With a budget heavily dependent on revenue from oil production, Alaska is vulnerable to the global forces which determine oil price and supply and which the state can do little to influence or control. Sharp swings in oil prices can create huge budget surpluses or can push the state into deficit, as we saw in the late 1980s when a worldwide oil glut forced prices down to $23 per barrel. The state uses its savings to help smooth out the problem of short-term oil revenue variability, putting money aside in years of excess revenue and drawing from those savings when we don’t have enough to pay the bills.
Currently, Alaska has just over $61 billion in savings, of which $21 billion can be used to help offset a fiscal gap. This savings would fund three years of general fund spending at current levels should oil revenues dry up completely. With projected gradual declines in oil revenue the funds available in savings are anticipated to last through 2030.
Alaska has three types of savings accounts with different rules about how they can be used:
General Use Savings (undesignated)
- Constitutional Budget Reserve – The Constitutional Budget Reserve Fund (CBR) serves as the state’s main piggy bank to cover short-term deficits. This is the account into which all oil tax settlement revenues are deposited. Settlements occur when the state disputes how an oil company calculates its profits or production. Withdrawals from the fund require a 3/4 vote of the legislature and must later be repaid from the state’s general fund.
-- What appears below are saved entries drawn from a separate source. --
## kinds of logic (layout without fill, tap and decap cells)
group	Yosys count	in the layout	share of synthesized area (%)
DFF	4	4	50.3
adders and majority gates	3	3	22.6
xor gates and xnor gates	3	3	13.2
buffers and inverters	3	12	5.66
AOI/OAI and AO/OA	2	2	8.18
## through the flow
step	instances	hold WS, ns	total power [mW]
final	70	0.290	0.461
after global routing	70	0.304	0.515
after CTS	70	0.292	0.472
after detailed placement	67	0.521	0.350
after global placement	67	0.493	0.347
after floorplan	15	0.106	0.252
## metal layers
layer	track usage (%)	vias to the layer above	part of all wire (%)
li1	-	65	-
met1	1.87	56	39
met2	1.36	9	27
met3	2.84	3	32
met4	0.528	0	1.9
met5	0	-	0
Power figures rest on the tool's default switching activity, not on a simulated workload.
`run.sh`:
```
#!/bin/bash
# OpenROAD 26Q1-2900-gdf79404cd8, Yosys 0.63+post, stock flow scripts
make -C /OpenROAD-flow-scripts/flow DESIGN_CONFIG=/design/flow/config.mk WORK_HOME=/design/flow/orfs finish
```
`config.mk`:
```
export PLATFORM = sky130hd
export DESIGN_NAME = alu_32bit
export DESIGN_NICKNAME = alu_32bit
export VERILOG_FILES = /design/flow/design.v
export SDC_FILE = /design/flow/constraint.sdc
export NUM_CORES = 4
export LEC_CHECK = 1
export CORE_UTILIZATION = 30
```
`constraint.sdc`:
```
current_design alu_32bit

set clk_period 1.0
set clk_io_pct 0.2

create_clock -name clk0 -period $clk_period [get_ports {clk}]

set non_clock_inputs [all_inputs -no_clocks]
set_input_delay [expr $clk_period * $clk_io_pct] -clock clk0 $non_clock_inputs
set_output_delay [expr $clk_period * $clk_io_pct] -clock clk0 [all_outputs]
```
`design.v`:
```
module alu_32bit(y,a,b,f,clk,rst);
input clk,rst;
input [7:0]a,b;
input [2:0]f;
output reg[7:0]y;
always@(posedge clk or posedge rst)
begin
	if(rst)
		y<=8'b0;
	else
	begin
		case(f)
			3'b000:y <= a&b;
			3'b001:y <= a|b;
			3'b010:y <= ~(a&b);
			3'b011:y <= ~(a|b);
			3'b100:y <= a+b;
			3'b101:y <= a-b;
			3'b110:y <= a*b;
			3'b111:y <= ~a;
			default: y <= 8'bx;
		endcase
	end
end
endmodule
```
==> run summary <==
Physical implementation

Summed over all cells, the static leakage comes to 1.42 nW. The aggregate global-route resource usage is 16.6%. The number of global-route vias before repair is 1,815. The sequential area share after synthesis is 10.2%. The CTS tree is built. The report puts the hold buffer count at CTS at 0. The count of warning messages emitted by the tools is 30. The transition time recorded at the tightest slew-check pin is 0.363 ns. 29 I/O pins were placed.

The critical-path maximum fanout is 4. The number of hold violations in the final report is 0. Once iteration 0 of detailed routing completed, the report listed 67 DRC markers. The internal power contribution is 1.94 mW. After its last routability iteration, the placer logged a weighted congestion of 0.901.

Per STA, the worst path accumulates the most delay in the family adder cells. The total area inside the core boundary comes to 6310 um2. Per STA, the worst path is made up of buf_12 > nand2_4 > fa_2 > fa_1 > inv_1 > fa_1 > inv_1 > fa_2 > inv_2 > ha_4 > a21oi_2 > xnor3_1 > xnor3_1 > o31ai_1 > a21oi_1. Endpoints with negative setup slack in the final report add up to 8. The wire-length estimate of the detail-placed layout is 4.48 mm.

The start-to-end type of the worst setup path is in2reg. The detailed-route DRC error count is 0. The CTS report gives the tree buffer count as 3. The chip area line in the Yosys stat output reads 1960 um2.

The number of slew-limit violations in the final report is 0. The clock tree has to reach 8 sinks. The registers of the reported paths see a clock transition of 0.04 ns.

In this run, the clock network consumes 12.2% of the power. The instance count of the mapped netlist is 251. The highest clock rate this design can be run at is 307 MHz. Counting only logic cells after layout, the most numerous master is sky130_fd_sc_hd__buf_4.

The iteration tally of the first detailed-router pass is 4. After filler insertion, the fill cell instance count of the layout stands at 577. The repair_antennas step left the layout with diodes totalling 0. The worst hold slack across all endpoints is 0.220 ns. The largest registers in the layout are y (8). The via count is 1,881. The die span in y is 82.8 um. CTS placed an instance of sky130_fd_sc_hd__clkbuf_8 at the clock tree root.

Ranked by flip-flop count, first place goes to y. In this design, the stage delay of the slowest critical-path cell is 0.52 ns. The number of antenna violations at the first check in global routing is 0. The total routed wirelength is 5.46 mm. Of the total power, registers draw 12.8%. The critical path endpoint has a required time of 1.11 ns. The net switching share of the total power is 38.1%. Input and output buffers added on the ports amount to 28.

The checks that failed: negative setup slack. The final worst-path cycle share is 326%. Before placement the cells fill 31.0% of the core.

The utilization of the core after routing is 49.6%. The worst setup path is captured at a register. The post-layout total power is 3.14 mW. The horizontal die dimension is 82.8 um.

The number of synthesized register bits is 8. After floorplanning, the die was sized to cover 6860 um2. Per the cell usage report, the commonest logic cells after layout are sky130_fd_sc_hd__buf_4, sky130_fd_sc_hd__nand2_1, sky130_fd_sc_hd__inv_1. Per the slew report, the remaining headroom to the max-slew limit stands at 75.5%. The number of flip-flops in the largest register is 8. The number of cells in Yosys stat is 251. The worst setup slack after layout is -2.26 ns. The cell type of the slowest stage on the worst timing path is sky130_fd_sc_hd__fa_2.

The maximum clock insertion buffer count is 2. The residual antenna-violating net count after detailed routing is 0. The share of cells above drive strength 1 is 41.3%. The report counts max-capacitance violations totalling 0. The arrival time reported for the critical path endpoint is 3.36 ns. The synthesized area is 1960 um2. The path type of the worst min-delay path is in2async.

The sort of element at the start of the critical path is a primary input. Entering global routing, the biggest net connects 20 pins. The maximum level of the CTS H-tree is 1. Timing analysis after detailed placement gives a worst setup slack of -3.08 ns. Excluding fillers, the count of instances in the completed layout stands at 399.

Per the post-synthesis stats, the area per cell is 7.81 um2. The power density over cell area is 1000 nW/um2. In this run the layout overhead on the synthesized area is reported as 59.9%. The first global-routing pass estimated 8.94 mm of wire. The routed design shows a wire length per standard cell of 13.7 um. Per the synthesis report, the number of distinct cell types is 38. The run finished, with violations left. Across the VDD grid, the largest voltage drop is 535 uV. The global-route congestion overflow total is 0.

The floorplan has 29 rows. For this design the total switching power over the nets is 1.20 mW. The detailed placer reported the number of placed instances as 387. The per-cell via count in the routed design is 4.71. The final critical delay including setup and external delays is 3.26 ns.

The buffer-and-inverter tally for the worst setup path is 4. The share of power burned in combinational logic is 75.0%. Setup repair after global routing could not meet its margin everywhere. Warnings reported by Yosys during synthesis add up to 1.
path summary, 6_finish.rpt:
check,start,to,slack [ns],depth (start not counted)
max,a[1],y[7],-2.26,15
min,rst,y[4],0.22,2
max in group asynchronous,rst,y[2],0.53,2
min in group clk0,b[3],y[3],0.58,5
power by group through the flow:
| stage | combinational (mW) | clock [mW] | sequential (mW) |
|---|---|---|---|
| finish | 2.35 | 0.382 | 0.403 |
| global route | 2.60 | 0.415 | 0.409 |
| CTS | 2.22 | 0.394 | 0.403 |
what timing repair did:
item                                    in CTS  in global routing
buffers inserted                             9                  3
endpoints found under the setup margin      16                 10
resized                                    121                 29
endpoints found under the hold margin        0                  0
pin swaps                                   36                 29
cells in the mapped netlist:
library cell / instances / area share (%)
sky130_fd_sc_hd__o41a_1: 1 / 0.57
sky130_fd_sc_hd__nor2b_1: 4 / 1.3
sky130_fd_sc_hd__dfrtp_1: 8 / 10
sky130_fd_sc_hd__nand2b_1: 1 / 0.32
sky130_fd_sc_hd__o21ai_0: 14 / 3.6
sky130_fd_sc_hd__nor2_1: 20 / 3.8
sky130_fd_sc_hd__buf_1: 1 / 0.19
sky130_fd_sc_hd__nand2_1: 30 / 5.7
sky130_fd_sc_hd__a21boi_0: 1 / 0.38
sky130_fd_sc_hd__xor2_1: 6 / 2.7
sky130_fd_sc_hd__buf_2: 1 / 0.26
sky130_fd_sc_hd__nor3_1: 6 / 1.5
sky130_fd_sc_hd__mux2i_1: 2 / 1.0
sky130_fd_sc_hd__a21o_1: 3 / 1.1
sky130_fd_sc_hd__o211ai_1: 2 / 0.77
sky130_fd_sc_hd__inv_1: 33 / 6.3
sky130_fd_sc_hd__maj3_1: 4 / 2.0
sky130_fd_sc_hd__fa_1: 13 / 13
sky130_fd_sc_hd__o2111ai_1: 1 / 0.45
sky130_fd_sc_hd__o21a_1: 2 / 0.77
sky130_fd_sc_hd__a221oi_1: 4 / 1.8
sky130_fd_sc_hd__xnor3_1: 2 / 2.3
sky130_fd_sc_hd__or2b_2: 1 / 0.45
sky130_fd_sc_hd__a21oi_1: 9 / 2.3
sky130_fd_sc_hd__a31oi_1: 1 / 0.32
sky130_fd_sc_hd__buf_4: 1 / 0.38
sky130_fd_sc_hd__nand2_2: 2 / 0.64
sky130_fd_sc_hd__and2_2: 3 / 1.1
sky130_fd_sc_hd__o31ai_1: 2 / 0.77
sky130_fd_sc_hd__clkbuf_1: 7 / 1.3
sky130_fd_sc_hd__o22a_1: 1 / 0.45
sky130_fd_sc_hd__o22ai_1: 3 / 0.96
sky130_fd_sc_hd__xnor2_1: 21 / 9.4
sky130_fd_sc_hd__and2_1: 9 / 2.9
sky130_fd_sc_hd__nor4b_1: 1 / 0.45
sky130_fd_sc_hd__ha_1: 26 / 17
sky130_fd_sc_hd__nor4_1: 3 / 0.96
sky130_fd_sc_hd__nand3_1: 2 / 0.51
cells by family (layout without fill, tap and decap cells):
logic type	Yosys count	in the layout	share of synthesized area (%)
AOI/OAI and AO/OA	44	44	14.2
xor gates and xnor gates	29	29	14.4
adders and majority gates	43	43	31.9
buffers and inverters	43	114	8.49
DFF	8	8	10.2
muxes	2	2	1.02
and+or+nand+nor	82	82	19.7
In FY 2010, the state finished paying the CBR back for loans made during the early 2000s, the last time there was a fiscal gap.
- Statutory Budget Reserve– This fund is subject to appropriations by the legislature but offers another option to help address fiscal gaps, when they occur.
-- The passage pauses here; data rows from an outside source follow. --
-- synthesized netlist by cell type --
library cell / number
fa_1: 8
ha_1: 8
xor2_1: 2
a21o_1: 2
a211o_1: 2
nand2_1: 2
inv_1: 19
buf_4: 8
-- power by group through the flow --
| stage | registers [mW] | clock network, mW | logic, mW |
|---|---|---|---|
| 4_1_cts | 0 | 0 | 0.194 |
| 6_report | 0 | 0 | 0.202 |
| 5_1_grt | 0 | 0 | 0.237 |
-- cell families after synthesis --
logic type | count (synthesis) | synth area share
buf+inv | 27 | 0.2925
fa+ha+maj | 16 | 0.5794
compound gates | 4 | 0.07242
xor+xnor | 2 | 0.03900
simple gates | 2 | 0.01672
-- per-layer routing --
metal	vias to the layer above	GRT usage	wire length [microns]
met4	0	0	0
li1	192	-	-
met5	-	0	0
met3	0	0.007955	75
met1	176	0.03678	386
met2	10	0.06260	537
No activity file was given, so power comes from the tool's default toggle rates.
`timescale 1ns / 1ps
module booth_pi(
    input wire [2 : 0] x_3,
    input wire sel_negative,
    input wire sel_double_negative,
    input wire sel_positive,
    input wire sel_double_positive,
    output wire pi
);
wire x_add, x_non, x_sub;
assign {x_add,x_non,x_sub} = x_3;
assign pi = ~(~(sel_negative & ~x_non) & ~(sel_double_negative & ~x_sub) 
           & ~(sel_positive & x_non ) & ~(sel_double_positive &  x_sub));
endmodule
`timescale 1ns / 1ps
module booth_select(
    input wire [2 : 0] y_3,
    output wire sel_negative,
    output wire sel_double_negative,
    output wire sel_positive,
    output wire sel_double_positive
);
wire y_add, y_non, y_sub;
assign {y_add,y_non,y_sub} = y_3;
assign sel_negative =  y_add & (y_non & ~y_sub | ~y_non & y_sub);
assign sel_positive = ~y_add & (y_non & ~y_sub | ~y_non & y_sub);
assign sel_double_negative =  y_add & ~y_non & ~y_sub;
assign sel_double_positive = ~y_add &  y_non &  y_sub;
endmodule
- Permanent Fund Earnings Reserve– These are the earnings on the Permanent Fund principal that can be appropriated for any legal state activity. Typically funds from the earnings reserve are used to pay annual dividends to all Alaskans, to inflation proof the fund, and to operate the fund itself. Earnings from the Permanent Fund are not used to pay for general government operations, though there is nothing in the law that would prohibit their use.
Designated savings accounts are funds the state has set up to pay for specific activities. For example, the Public Education Fund is used to assist in the operations of public schools across the state, and the Power Cost Equalization endowment subsidizes electricity in rural Alaska.
Alaska’s Permanent Fund was established in 1976 as a way to make the benefits of developing the state’s non-renewable mineral resources more permanent by setting aside a 25 percent share of royalties and other proceeds in a fund the legislature could not touch. Earnings on the investment of the fund are available to benefit current and future generations of Alaskans, but the principal of the Permanent Fund cannot be spent without a constitutional amendment approved by Alaska voters. The Permanent Fund is managed by a semi-independent, state-owned corporation, further insulating it from direct political control.